I received three proposals.
- Proposal 2
Generally speaking, there are two situations by calling a function in a program. One case is the program after function foo use the return value of function foo. And the other case is that foo just does something else and the program executed after function foo does not care about the execution result of function foo. So, the first case is not amenable to the parallelization mentioned in the problem and the second one can be parallelized.
To ensure the whole program execute correctly in such parallelization way, the profiler should determine whether the foo's continuation is data dependent on the return value of function foo. Actually, assume there is a dependence detector, we do not care what's the content inside of the function foo. We should just pay attention to the return value, which is either in the left side of the function call, or in the parameters list. We should just determine whether there are data dependence between the return values and the variable after function foo.
In my opinion, there are two steps. First, identify the return value. Second, identify whether there is data dependence between the return value and foo's continuation.

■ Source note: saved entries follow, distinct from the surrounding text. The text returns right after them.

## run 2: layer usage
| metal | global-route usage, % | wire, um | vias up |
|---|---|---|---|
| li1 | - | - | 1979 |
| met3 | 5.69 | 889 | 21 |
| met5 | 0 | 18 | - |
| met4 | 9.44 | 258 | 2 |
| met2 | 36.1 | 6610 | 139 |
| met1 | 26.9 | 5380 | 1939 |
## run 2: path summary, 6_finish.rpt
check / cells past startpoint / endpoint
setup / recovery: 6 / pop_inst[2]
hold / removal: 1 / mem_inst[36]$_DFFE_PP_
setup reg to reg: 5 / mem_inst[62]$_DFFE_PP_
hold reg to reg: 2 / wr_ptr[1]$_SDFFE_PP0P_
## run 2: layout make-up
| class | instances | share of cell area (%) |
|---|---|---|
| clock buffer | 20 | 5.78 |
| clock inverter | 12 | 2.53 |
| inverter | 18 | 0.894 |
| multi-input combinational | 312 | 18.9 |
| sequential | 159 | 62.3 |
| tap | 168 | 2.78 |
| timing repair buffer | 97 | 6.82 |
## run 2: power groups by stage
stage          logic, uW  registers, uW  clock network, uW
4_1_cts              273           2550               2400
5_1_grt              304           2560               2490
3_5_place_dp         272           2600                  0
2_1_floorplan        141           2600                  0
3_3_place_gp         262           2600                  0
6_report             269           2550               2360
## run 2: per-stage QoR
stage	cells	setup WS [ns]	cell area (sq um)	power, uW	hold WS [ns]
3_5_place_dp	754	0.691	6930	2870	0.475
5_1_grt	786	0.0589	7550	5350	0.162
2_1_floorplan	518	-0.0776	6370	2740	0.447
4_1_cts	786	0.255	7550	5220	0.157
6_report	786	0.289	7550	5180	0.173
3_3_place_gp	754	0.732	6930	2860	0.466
--- src/rtl/writeback.sv ---
// Writeback stage: registers PRE_WB results directly, or parks a load in
// WAIT_MEM (stalling upstream) until memory returns data.
module writeback
  import instruction_data::*;
(
  input  logic            clk,
  input  logic            rst,
  input  logic            clk_enable,
  input  logic [XLEN-1:0] pre_wb,
  input  logic            wb_valid,
  input  logic            wb_src,
  input  logic [1:0]      load_size,
  input  logic            load_unsigned,
  input  logic [1:0]      addr_low,
  input  logic [4:0]      rd,
  input  logic            mem_rvalid,
  input  logic [XLEN-1:0] mem_rdata,
  output logic            rf_we,
  output logic [4:0]      rf_waddr,
  output logic [XLEN-1:0] rf_wdata,
  output logic            stall
);

  wb_state_e       state_q, state_d;
  load_ctx_t       ld_q, ld_d;
  logic            rf_we_q, rf_we_d;
  logic [4:0]      rf_waddr_q, rf_waddr_d;
  logic [XLEN-1:0] rf_wdata_q, rf_wdata_d;
  logic [XLEN-1:0] load_data;

  load_align u_load_align (
    .mem_rdata     (mem_rdata),
    .load_size     (ld_q.size),
    .load_unsigned (ld_q.is_unsigned),
    .addr_low      (ld_q.addr_low),
    .data_out      (load_data)
  );

  always_comb begin
    state_d    = state_q;
    ld_d       = ld_q;
    rf_we_d    = 1'b0;
    rf_waddr_d = rf_waddr_q;
    rf_wdata_d = rf_wdata_q;
    case (state_q)
      ST_IDLE: begin
        if (clk_enable && wb_valid) begin
          if (wb_src_e'(wb_src) == WB_SRC_PRE_WB) begin
            rf_waddr_d = rd;
            rf_wdata_d = pre_wb;
            rf_we_d    = (rd != 5'd0);
          end else begin
            ld_d.rd          = rd;
            ld_d.size        = load_size_e'(load_size);
            ld_d.is_unsigned = load_unsigned;
            ld_d.addr_low    = addr_low;
            state_d          = ST_WAIT_MEM;
          end
        end
      end
      ST_WAIT_MEM: begin
        // memory response is taken even while the pipeline is frozen
        if (mem_rvalid) begin
          rf_waddr_d = ld_q.rd;
          rf_wdata_d = load_data;
          rf_we_d    = (ld_q.rd != 5'd0);
          state_d    = ST_IDLE;
        end
      end
      default: state_d = ST_IDLE;
    endcase
  end

  always_ff @(posedge clk) begin
    if (rst) begin
      state_q    <= ST_IDLE;
      ld_q       <= '0;
      rf_we_q    <= 1'b0;
      rf_waddr_q <= '0;
      rf_wdata_q <= '0;
    end else begin
      state_q    <= state_d;
      ld_q       <= ld_d;
      rf_we_q    <= rf_we_d;
      rf_waddr_q <= rf_waddr_d;
      rf_wdata_q <= rf_wdata_d;
    end
  end

  assign rf_we    = rf_we_q;
  assign rf_waddr = rf_waddr_q;
  assign rf_wdata = rf_wdata_q;
  assign stall    = (state_q == ST_WAIT_MEM);

endmodule
--- config.mk ---
export PLATFORM = sky130hd
export DESIGN_NAME = writeback
export DESIGN_NICKNAME = d
export VERILOG_FILES = /design/src/rtl/instruction_data_pkg.sv /design/src/rtl/writeback_load_align.sv /design/src/rtl/writeback.sv
export SDC_FILE = /design/constraint.sdc
export NUM_CORES = 1
export LEC_CHECK = 0
export CAP_MARGIN = 20
export CORE_ASPECT_RATIO = 0.9
export CORE_MARGIN = 4
export CORE_UTILIZATION = 30
export DETAILED_ROUTE_END_ITERATION = 10
export GPL_TIMING_DRIVEN = 0
export PLACE_DENSITY_LB_ADDON = 0.1
export SLEW_MARGIN = 20
export SYNTH_ARGS = -nofsm -noshare
export SYNTH_HDL_FRONTEND = slang
export SYNTH_SLANG_ARGS = --single-unit
--- constraint.sdc ---
create_clock -name clk -period 2.59 [get_ports clk]
set_input_delay 0.259 -clock clk [delete_from_list [all_inputs] [get_ports clk]]
set_output_delay 0.259 -clock clk [all_outputs]
set_load 0.01 [all_outputs]
==> config.mk <==
export PLATFORM = sky130hd
export DESIGN_NAME = tictactoe_move_sequencer
export DESIGN_NICKNAME = d
export VERILOG_FILES = /design/src/rtl/tictactoe_pkg.sv /design/src/rtl/tictactoe_line_check.sv /design/src/rtl/tictactoe_move_sequencer.sv
export SDC_FILE = /design/constraint.sdc
export NUM_CORES = 1
export LEC_CHECK = 0
export ABC_AREA = 1
export CAP_MARGIN = 20
export CORE_MARGIN = 4
export CORE_UTILIZATION = 55
export DETAILED_ROUTE_END_ITERATION = 8
export PLACE_DENSITY = 0.81
export SLEW_MARGIN = 15
export SYNTH_ARGS = -nofsm -noshare
export SYNTH_HDL_FRONTEND = slang
export SYNTH_SLANG_ARGS = --single-unit
export TNS_END_PERCENT = 1
==> constraint.sdc <==
create_clock -name clock -period 3.78 [get_ports clock]
set_input_delay 1.134 -clock clock [delete_from_list [all_inputs] [get_ports clock]]
set_output_delay 1.134 -clock clock [all_outputs]
set_load 0.02 [all_outputs]
==> src/rtl/tictactoe_pkg.sv <==
// Shared types for the tic-tac-toe move sequencer: cell codes, FSM states,
// the winning-line table and small board access helpers.
package tictactoe_pkg;

    localparam int NUM_CELLS = 9;
    localparam int NUM_LINES = 8;
    localparam int BOARD_W   = 2 * NUM_CELLS;

    typedef logic [1:0]         cell_t;
    typedef logic [3:0]         cell_idx_t;
    typedef logic [BOARD_W-1:0] board_t;

    localparam cell_t EMPTY    = 2'b00;
    localparam cell_t PLAYER   = 2'b01;
    localparam cell_t COMPUTER = 2'b10;

    typedef enum logic [2:0] {
        IDLE,
        CHECK,
        EVAL,
        REPORT,
        GAME_OVER
    } state_t;

    // Scan order matters: the first matching line decides the reported owner.
    localparam cell_idx_t WIN_LINES [NUM_LINES][3] = '{
        '{4'd0, 4'd1, 4'd2},
        '{4'd3, 4'd4, 4'd5},
        '{4'd6, 4'd7, 4'd8},
        '{4'd0, 4'd3, 4'd6},
        '{4'd1, 4'd4, 4'd7},
        '{4'd2, 4'd5, 4'd8},
        '{4'd0, 4'd4, 4'd8},
        '{4'd2, 4'd4, 4'd6}
    };

    function automatic cell_t cell_at(input board_t b, input cell_idx_t idx);
        cell_t c;
        c = EMPTY;
        for (int i = 0; i < NUM_CELLS; i++) begin
            if (idx == cell_idx_t'(i)) begin
                c = b[2*i +: 2];
            end
        end
        return c;
    endfunction

    function automatic board_t set_cell(input board_t b, input cell_idx_t idx, input cell_t v);
        board_t r;
        r = b;
        for (int i = 0; i < NUM_CELLS; i++) begin
            if (idx == cell_idx_t'(i)) begin
                r[2*i +: 2] = v;
            end
        end
        return r;
    endfunction

    function automatic logic board_full(input board_t b);
        logic full;
        full = 1'b1;
        for (int i = 0; i < NUM_CELLS; i++) begin
            if (b[2*i +: 2] == EMPTY) begin
                full = 1'b0;
            end
        end
        return full;
    endfunction

endpackage

==> src/rtl/tictactoe_line_check.sv <==
// Combinational check of one winning line: all three cells equal and occupied.
module tictactoe_line_check
    import tictactoe_pkg::*;
(
    input  cell_t cell_a,
    input  cell_t cell_b,
    input  cell_t cell_c,
    output logic  match,
    output cell_t owner
);

    assign match = (cell_a != EMPTY) && (cell_a == cell_b) && (cell_b == cell_c);
    assign owner = match ? cell_a : EMPTY;

endmodule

First step, I think that's relatively easy. But there may be some challenge in the second step because we should take care of the aliasing problem. In dynamic analysis, by tracing the real address of the variables, maybe that can be solve. However, I am not sure about this point.
- Proposal 3
Solution 1: [Easy and Immediate] If a profiler has to be used to determine when a method call can be spawned off as a thread, then the profiler should determine whether there is any data dependence between any statement in the continuation and the method call - for example, the method call should not change any member of the class which the continuation uses, the continuation should not use any return value of the method, etc! The profiler uses the data dependence detector (which should also perform alias analysis) to determine methods that can be spun off as a thread. I also assume that the data dependence detector can detect dependences across nested method calls
i.e. if foo() calls bar(), foo() can be spun off as a thread only if foo()'s continuation is not data dependent on bar(). This is however, restrictive. It is rare that a continuation doesn't have any data dependence on the method call!
Solution 2: Another solution can be to use the profiler to determine the first statement in a continuation with any data dependence with the method call. Let us call this statement S. Then instrument the code, to (1) make the method call a Future (2) insert a get() call (of the Java Future API) before S to wait for the method call to complete and get the return value (if any). This solution increases concurrency i.e. if foo() is a method call,this solution's aim is to execute that initial part of foo()'s continuation that does not depend on foo(). The fact that this solution needs source code isn't an impediment because to make method calls threads, one needs to have the source code anyway. This solution is coarse grained, i.e. the entire part of the continuation after the first data dependence waits for the method call to finish. i.e. if statement 10 of the continuation has a variable that is last defined in statement 2 of foo(), statement 10 waits for foo() to complete ... which may not be necessary, ideally statement 10 should wait only for statement 2.